(Saved data entries)

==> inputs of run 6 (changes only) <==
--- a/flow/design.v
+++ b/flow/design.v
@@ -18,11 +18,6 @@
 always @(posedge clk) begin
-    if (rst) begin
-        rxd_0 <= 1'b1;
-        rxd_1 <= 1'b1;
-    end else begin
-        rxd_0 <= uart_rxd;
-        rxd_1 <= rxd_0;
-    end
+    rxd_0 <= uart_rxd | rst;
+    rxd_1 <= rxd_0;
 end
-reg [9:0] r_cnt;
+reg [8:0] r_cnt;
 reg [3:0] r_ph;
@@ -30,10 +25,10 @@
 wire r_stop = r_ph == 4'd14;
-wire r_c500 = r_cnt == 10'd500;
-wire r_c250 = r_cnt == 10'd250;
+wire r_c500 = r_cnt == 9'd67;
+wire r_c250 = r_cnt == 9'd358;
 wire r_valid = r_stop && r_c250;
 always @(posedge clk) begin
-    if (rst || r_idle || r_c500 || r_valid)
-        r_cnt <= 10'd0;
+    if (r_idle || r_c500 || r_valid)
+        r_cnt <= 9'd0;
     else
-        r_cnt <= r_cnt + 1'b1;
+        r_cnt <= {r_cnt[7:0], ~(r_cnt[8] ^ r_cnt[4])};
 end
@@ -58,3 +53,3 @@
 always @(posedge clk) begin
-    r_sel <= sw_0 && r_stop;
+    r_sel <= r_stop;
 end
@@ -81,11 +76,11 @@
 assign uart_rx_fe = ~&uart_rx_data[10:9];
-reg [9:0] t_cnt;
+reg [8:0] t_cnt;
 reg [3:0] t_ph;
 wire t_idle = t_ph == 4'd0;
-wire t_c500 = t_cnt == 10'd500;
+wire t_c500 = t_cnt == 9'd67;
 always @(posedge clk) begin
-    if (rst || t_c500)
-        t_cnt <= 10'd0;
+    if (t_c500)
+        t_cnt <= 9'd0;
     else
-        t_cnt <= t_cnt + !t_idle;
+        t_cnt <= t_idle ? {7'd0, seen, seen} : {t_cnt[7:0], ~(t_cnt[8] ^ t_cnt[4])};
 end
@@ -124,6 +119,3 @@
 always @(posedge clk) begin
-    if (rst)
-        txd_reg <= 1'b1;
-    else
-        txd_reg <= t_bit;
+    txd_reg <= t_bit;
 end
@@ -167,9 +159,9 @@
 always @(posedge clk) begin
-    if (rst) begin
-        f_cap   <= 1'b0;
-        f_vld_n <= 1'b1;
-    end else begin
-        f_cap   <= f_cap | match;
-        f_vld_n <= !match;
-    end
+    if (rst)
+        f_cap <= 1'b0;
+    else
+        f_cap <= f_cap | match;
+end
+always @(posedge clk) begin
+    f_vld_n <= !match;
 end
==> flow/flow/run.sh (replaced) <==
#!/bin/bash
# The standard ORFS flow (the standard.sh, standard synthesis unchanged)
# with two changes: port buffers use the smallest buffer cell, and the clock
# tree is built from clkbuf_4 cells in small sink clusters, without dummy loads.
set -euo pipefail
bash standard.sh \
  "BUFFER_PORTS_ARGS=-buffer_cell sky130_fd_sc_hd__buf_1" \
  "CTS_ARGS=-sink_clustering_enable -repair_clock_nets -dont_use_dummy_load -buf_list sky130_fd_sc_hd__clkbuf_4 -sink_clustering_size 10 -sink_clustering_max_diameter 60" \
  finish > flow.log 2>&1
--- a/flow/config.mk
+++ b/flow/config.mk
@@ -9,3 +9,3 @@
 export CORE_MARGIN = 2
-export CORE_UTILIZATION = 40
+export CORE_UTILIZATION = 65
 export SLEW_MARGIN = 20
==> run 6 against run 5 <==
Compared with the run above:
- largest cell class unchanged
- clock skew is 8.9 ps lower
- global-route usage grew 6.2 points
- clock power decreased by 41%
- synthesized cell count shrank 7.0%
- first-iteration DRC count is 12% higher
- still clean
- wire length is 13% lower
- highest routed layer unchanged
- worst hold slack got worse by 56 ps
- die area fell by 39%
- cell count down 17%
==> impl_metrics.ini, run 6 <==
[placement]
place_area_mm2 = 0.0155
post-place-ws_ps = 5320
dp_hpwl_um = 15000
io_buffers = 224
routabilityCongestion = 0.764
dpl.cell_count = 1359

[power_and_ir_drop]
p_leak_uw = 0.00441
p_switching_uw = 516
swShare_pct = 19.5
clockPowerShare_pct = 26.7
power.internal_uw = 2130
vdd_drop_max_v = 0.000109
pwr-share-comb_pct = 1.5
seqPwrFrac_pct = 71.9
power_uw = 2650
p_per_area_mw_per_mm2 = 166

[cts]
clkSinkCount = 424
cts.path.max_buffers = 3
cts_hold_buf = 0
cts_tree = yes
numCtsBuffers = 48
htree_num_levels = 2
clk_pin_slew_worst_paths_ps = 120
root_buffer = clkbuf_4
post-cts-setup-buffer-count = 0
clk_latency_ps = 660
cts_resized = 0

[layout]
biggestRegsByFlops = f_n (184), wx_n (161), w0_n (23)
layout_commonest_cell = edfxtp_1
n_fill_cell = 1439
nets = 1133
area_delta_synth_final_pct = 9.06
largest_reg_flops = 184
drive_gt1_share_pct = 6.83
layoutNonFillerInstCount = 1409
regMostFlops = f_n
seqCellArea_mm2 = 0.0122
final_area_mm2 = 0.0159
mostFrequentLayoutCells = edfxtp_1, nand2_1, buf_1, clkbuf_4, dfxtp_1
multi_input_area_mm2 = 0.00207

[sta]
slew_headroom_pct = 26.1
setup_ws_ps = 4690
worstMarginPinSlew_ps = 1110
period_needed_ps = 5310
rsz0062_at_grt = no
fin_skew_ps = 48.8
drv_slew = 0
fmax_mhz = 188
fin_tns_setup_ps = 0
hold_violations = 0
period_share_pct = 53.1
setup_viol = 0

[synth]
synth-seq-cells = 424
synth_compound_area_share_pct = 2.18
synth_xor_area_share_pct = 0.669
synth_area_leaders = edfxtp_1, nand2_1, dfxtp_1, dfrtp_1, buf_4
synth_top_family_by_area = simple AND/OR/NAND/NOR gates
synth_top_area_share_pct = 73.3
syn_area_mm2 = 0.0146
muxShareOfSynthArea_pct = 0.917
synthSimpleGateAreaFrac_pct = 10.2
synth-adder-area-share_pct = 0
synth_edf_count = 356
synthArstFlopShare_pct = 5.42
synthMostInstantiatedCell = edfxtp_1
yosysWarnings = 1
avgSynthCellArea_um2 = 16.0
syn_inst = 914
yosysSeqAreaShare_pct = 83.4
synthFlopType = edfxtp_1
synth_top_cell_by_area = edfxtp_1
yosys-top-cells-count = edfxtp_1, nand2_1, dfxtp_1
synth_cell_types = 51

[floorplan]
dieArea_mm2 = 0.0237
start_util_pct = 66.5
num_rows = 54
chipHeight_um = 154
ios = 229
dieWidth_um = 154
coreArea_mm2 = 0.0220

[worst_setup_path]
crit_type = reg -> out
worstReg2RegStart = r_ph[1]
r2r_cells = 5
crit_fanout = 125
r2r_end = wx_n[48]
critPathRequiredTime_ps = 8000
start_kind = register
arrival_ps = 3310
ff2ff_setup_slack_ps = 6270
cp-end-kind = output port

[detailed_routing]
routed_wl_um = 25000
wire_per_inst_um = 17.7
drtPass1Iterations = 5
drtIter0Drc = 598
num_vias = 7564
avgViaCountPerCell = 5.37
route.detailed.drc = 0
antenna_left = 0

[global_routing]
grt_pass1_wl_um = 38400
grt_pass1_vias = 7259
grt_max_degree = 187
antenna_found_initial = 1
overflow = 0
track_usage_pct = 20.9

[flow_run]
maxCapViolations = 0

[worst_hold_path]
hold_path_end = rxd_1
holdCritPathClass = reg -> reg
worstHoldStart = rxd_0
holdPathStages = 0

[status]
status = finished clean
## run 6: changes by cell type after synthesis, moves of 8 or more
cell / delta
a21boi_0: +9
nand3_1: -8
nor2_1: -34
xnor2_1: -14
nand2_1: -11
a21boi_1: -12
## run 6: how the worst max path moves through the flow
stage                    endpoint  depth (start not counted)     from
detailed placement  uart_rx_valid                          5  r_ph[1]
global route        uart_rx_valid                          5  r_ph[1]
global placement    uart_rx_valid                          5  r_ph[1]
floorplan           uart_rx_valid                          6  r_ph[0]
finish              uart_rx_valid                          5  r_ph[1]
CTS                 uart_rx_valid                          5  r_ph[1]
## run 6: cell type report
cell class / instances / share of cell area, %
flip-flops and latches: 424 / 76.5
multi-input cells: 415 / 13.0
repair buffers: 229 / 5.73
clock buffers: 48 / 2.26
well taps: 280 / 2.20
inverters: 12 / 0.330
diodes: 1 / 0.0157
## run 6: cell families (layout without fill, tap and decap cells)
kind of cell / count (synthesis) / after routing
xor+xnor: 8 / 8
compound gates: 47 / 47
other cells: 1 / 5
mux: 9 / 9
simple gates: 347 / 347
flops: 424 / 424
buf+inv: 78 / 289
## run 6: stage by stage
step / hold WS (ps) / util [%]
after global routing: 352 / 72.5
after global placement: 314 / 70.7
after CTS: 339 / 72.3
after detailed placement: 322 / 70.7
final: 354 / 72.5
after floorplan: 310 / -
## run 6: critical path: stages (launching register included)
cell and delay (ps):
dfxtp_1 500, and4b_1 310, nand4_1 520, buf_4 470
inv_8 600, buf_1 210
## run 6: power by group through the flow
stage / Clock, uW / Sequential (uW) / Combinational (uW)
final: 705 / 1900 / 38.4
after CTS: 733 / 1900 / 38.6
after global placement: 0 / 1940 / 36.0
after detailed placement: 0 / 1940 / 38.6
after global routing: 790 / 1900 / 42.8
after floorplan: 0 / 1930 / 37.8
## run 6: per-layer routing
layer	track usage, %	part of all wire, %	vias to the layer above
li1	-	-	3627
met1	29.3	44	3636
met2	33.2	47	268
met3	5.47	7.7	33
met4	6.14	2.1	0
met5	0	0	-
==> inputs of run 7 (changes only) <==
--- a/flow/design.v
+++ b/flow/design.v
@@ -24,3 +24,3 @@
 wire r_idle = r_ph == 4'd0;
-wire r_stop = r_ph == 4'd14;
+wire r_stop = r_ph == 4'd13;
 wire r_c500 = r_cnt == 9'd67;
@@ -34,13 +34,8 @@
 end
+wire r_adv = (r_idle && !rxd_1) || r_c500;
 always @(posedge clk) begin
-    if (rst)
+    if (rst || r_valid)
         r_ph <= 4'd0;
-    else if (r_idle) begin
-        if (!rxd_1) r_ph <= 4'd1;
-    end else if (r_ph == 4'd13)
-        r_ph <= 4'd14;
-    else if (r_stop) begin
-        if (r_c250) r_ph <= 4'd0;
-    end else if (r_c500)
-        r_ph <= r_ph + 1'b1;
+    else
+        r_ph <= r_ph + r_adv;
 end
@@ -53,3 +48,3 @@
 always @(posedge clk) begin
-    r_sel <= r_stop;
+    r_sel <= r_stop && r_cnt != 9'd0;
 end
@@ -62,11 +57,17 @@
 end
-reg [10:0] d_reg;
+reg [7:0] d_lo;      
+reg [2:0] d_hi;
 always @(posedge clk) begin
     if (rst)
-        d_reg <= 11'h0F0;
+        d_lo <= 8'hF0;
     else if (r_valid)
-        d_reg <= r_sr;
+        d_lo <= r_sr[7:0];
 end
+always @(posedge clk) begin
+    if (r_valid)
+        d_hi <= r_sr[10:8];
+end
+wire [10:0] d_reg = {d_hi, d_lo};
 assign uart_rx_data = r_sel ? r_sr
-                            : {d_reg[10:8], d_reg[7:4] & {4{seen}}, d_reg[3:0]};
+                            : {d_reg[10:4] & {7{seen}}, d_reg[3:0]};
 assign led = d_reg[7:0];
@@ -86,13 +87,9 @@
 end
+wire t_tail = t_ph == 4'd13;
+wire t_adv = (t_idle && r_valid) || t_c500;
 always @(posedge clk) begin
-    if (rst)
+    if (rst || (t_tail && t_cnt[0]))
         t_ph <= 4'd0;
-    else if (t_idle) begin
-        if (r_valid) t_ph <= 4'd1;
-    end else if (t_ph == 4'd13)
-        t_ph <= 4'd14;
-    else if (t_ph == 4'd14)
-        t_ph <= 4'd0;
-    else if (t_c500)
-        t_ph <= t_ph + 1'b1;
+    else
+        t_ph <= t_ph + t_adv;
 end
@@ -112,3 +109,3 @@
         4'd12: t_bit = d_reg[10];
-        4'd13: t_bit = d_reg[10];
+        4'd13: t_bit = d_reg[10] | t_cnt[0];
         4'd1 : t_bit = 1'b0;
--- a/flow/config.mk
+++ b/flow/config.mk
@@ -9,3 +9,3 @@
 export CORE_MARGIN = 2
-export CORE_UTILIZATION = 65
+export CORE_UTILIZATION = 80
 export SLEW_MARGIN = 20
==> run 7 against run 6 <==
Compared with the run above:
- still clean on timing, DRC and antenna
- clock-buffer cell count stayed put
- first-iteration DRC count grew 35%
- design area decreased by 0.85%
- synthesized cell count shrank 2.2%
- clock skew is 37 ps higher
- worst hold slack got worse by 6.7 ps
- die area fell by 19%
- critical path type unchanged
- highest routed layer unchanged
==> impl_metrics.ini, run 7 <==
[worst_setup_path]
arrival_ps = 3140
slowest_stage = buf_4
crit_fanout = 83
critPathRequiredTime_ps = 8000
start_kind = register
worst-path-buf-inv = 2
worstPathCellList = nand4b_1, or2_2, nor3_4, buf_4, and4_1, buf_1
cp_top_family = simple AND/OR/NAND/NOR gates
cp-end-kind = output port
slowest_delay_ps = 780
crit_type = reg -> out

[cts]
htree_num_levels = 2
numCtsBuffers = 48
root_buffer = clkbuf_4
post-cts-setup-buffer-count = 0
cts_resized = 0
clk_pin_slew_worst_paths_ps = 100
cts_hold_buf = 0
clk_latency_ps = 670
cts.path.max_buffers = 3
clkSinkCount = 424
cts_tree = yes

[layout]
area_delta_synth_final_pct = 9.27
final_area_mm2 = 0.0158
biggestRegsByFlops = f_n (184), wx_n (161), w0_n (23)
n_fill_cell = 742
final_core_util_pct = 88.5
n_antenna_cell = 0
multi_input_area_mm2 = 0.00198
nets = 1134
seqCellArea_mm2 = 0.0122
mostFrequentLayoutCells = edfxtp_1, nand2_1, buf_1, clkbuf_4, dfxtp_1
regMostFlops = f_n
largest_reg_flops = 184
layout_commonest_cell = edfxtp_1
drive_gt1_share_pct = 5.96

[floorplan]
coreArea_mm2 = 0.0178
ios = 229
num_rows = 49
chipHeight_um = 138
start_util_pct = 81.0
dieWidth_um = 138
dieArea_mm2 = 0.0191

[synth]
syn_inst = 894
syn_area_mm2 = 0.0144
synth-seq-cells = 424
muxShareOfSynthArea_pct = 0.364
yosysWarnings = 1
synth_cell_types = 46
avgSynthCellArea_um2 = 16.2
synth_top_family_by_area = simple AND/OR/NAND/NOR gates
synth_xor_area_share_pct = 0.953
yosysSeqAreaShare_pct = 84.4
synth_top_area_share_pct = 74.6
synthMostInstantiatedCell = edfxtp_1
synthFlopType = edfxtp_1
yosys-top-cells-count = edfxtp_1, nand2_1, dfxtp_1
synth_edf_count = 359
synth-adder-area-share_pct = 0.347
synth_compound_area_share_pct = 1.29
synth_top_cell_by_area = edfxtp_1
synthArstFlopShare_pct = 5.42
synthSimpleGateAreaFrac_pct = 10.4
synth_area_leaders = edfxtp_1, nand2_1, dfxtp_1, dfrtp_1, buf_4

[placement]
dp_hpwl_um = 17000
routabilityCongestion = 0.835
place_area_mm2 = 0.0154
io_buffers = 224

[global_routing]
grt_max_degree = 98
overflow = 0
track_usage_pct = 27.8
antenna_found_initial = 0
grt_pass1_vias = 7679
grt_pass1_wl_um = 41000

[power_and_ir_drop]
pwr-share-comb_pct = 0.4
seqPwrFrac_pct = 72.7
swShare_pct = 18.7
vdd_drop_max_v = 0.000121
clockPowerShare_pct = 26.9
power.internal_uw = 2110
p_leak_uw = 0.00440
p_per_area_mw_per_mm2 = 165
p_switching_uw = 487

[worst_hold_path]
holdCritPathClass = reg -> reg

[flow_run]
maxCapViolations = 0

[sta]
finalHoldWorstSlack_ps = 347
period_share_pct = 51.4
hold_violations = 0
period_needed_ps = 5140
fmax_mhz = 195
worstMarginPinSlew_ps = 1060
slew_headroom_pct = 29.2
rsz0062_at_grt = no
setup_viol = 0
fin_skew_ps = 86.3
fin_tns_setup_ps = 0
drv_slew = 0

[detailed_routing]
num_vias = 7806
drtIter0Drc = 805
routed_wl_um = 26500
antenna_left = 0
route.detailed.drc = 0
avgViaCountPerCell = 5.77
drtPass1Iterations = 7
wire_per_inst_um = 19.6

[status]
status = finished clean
--
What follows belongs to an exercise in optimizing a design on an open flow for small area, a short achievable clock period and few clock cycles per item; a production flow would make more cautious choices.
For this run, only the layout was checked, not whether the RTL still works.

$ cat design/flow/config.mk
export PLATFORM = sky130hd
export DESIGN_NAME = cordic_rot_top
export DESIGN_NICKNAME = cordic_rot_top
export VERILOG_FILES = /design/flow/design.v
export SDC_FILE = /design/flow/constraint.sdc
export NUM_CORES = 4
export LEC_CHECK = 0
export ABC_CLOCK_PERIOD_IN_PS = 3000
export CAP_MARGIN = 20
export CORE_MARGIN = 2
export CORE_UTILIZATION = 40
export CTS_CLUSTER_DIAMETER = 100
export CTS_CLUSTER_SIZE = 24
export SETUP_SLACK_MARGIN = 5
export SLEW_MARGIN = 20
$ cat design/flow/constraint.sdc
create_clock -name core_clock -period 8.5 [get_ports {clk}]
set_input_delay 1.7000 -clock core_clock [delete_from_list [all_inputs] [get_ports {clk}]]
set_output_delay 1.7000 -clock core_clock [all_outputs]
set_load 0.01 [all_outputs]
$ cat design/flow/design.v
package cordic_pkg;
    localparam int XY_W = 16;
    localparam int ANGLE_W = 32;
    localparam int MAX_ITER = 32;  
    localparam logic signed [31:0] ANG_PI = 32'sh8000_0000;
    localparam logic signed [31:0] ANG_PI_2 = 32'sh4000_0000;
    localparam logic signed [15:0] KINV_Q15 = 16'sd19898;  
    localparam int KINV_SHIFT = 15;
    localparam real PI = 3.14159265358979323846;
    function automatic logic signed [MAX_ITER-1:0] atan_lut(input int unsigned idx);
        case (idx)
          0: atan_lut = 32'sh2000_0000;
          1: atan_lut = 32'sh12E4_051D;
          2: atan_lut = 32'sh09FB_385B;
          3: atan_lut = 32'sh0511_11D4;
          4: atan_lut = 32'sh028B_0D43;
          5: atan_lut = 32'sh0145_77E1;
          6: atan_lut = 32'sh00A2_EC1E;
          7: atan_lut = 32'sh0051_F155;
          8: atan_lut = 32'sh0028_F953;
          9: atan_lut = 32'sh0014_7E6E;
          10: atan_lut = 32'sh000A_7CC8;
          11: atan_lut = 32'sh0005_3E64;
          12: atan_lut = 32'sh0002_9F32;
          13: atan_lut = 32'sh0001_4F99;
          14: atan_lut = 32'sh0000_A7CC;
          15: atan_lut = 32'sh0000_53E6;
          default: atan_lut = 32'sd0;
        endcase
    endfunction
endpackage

Exercise prompt — Beginning at the line with "yosysSeqAreaShare_pct = 84.4" and ending at the line with "routed_wl_um = 26500", reproduce each line of the data above exactly, and add no other lines.

Final answer —
yosysSeqAreaShare_pct = 84.4
synth_top_area_share_pct = 74.6
synthMostInstantiatedCell = edfxtp_1
synthFlopType = edfxtp_1
yosys-top-cells-count = edfxtp_1, nand2_1, dfxtp_1
synth_edf_count = 359
synth-adder-area-share_pct = 0.347
synth_compound_area_share_pct = 1.29
synth_top_cell_by_area = edfxtp_1
synthArstFlopShare_pct = 5.42
synthSimpleGateAreaFrac_pct = 10.4
synth_area_leaders = edfxtp_1, nand2_1, dfxtp_1, dfrtp_1, buf_4

[placement]
dp_hpwl_um = 17000
routabilityCongestion = 0.835
place_area_mm2 = 0.0154
io_buffers = 224

[global_routing]
grt_max_degree = 98
overflow = 0
track_usage_pct = 27.8
antenna_found_initial = 0
grt_pass1_vias = 7679
grt_pass1_wl_um = 41000

[power_and_ir_drop]
pwr-share-comb_pct = 0.4
seqPwrFrac_pct = 72.7
swShare_pct = 18.7
vdd_drop_max_v = 0.000121
clockPowerShare_pct = 26.9
power.internal_uw = 2110
p_leak_uw = 0.00440
p_per_area_mw_per_mm2 = 165
p_switching_uw = 487

[worst_hold_path]
holdCritPathClass = reg -> reg

[flow_run]
maxCapViolations = 0

[sta]
finalHoldWorstSlack_ps = 347
period_share_pct = 51.4
hold_violations = 0
period_needed_ps = 5140
fmax_mhz = 195
worstMarginPinSlew_ps = 1060
slew_headroom_pct = 29.2
rsz0062_at_grt = no
setup_viol = 0
fin_skew_ps = 86.3
fin_tns_setup_ps = 0
drv_slew = 0

[detailed_routing]
num_vias = 7806
drtIter0Drc = 805
routed_wl_um = 26500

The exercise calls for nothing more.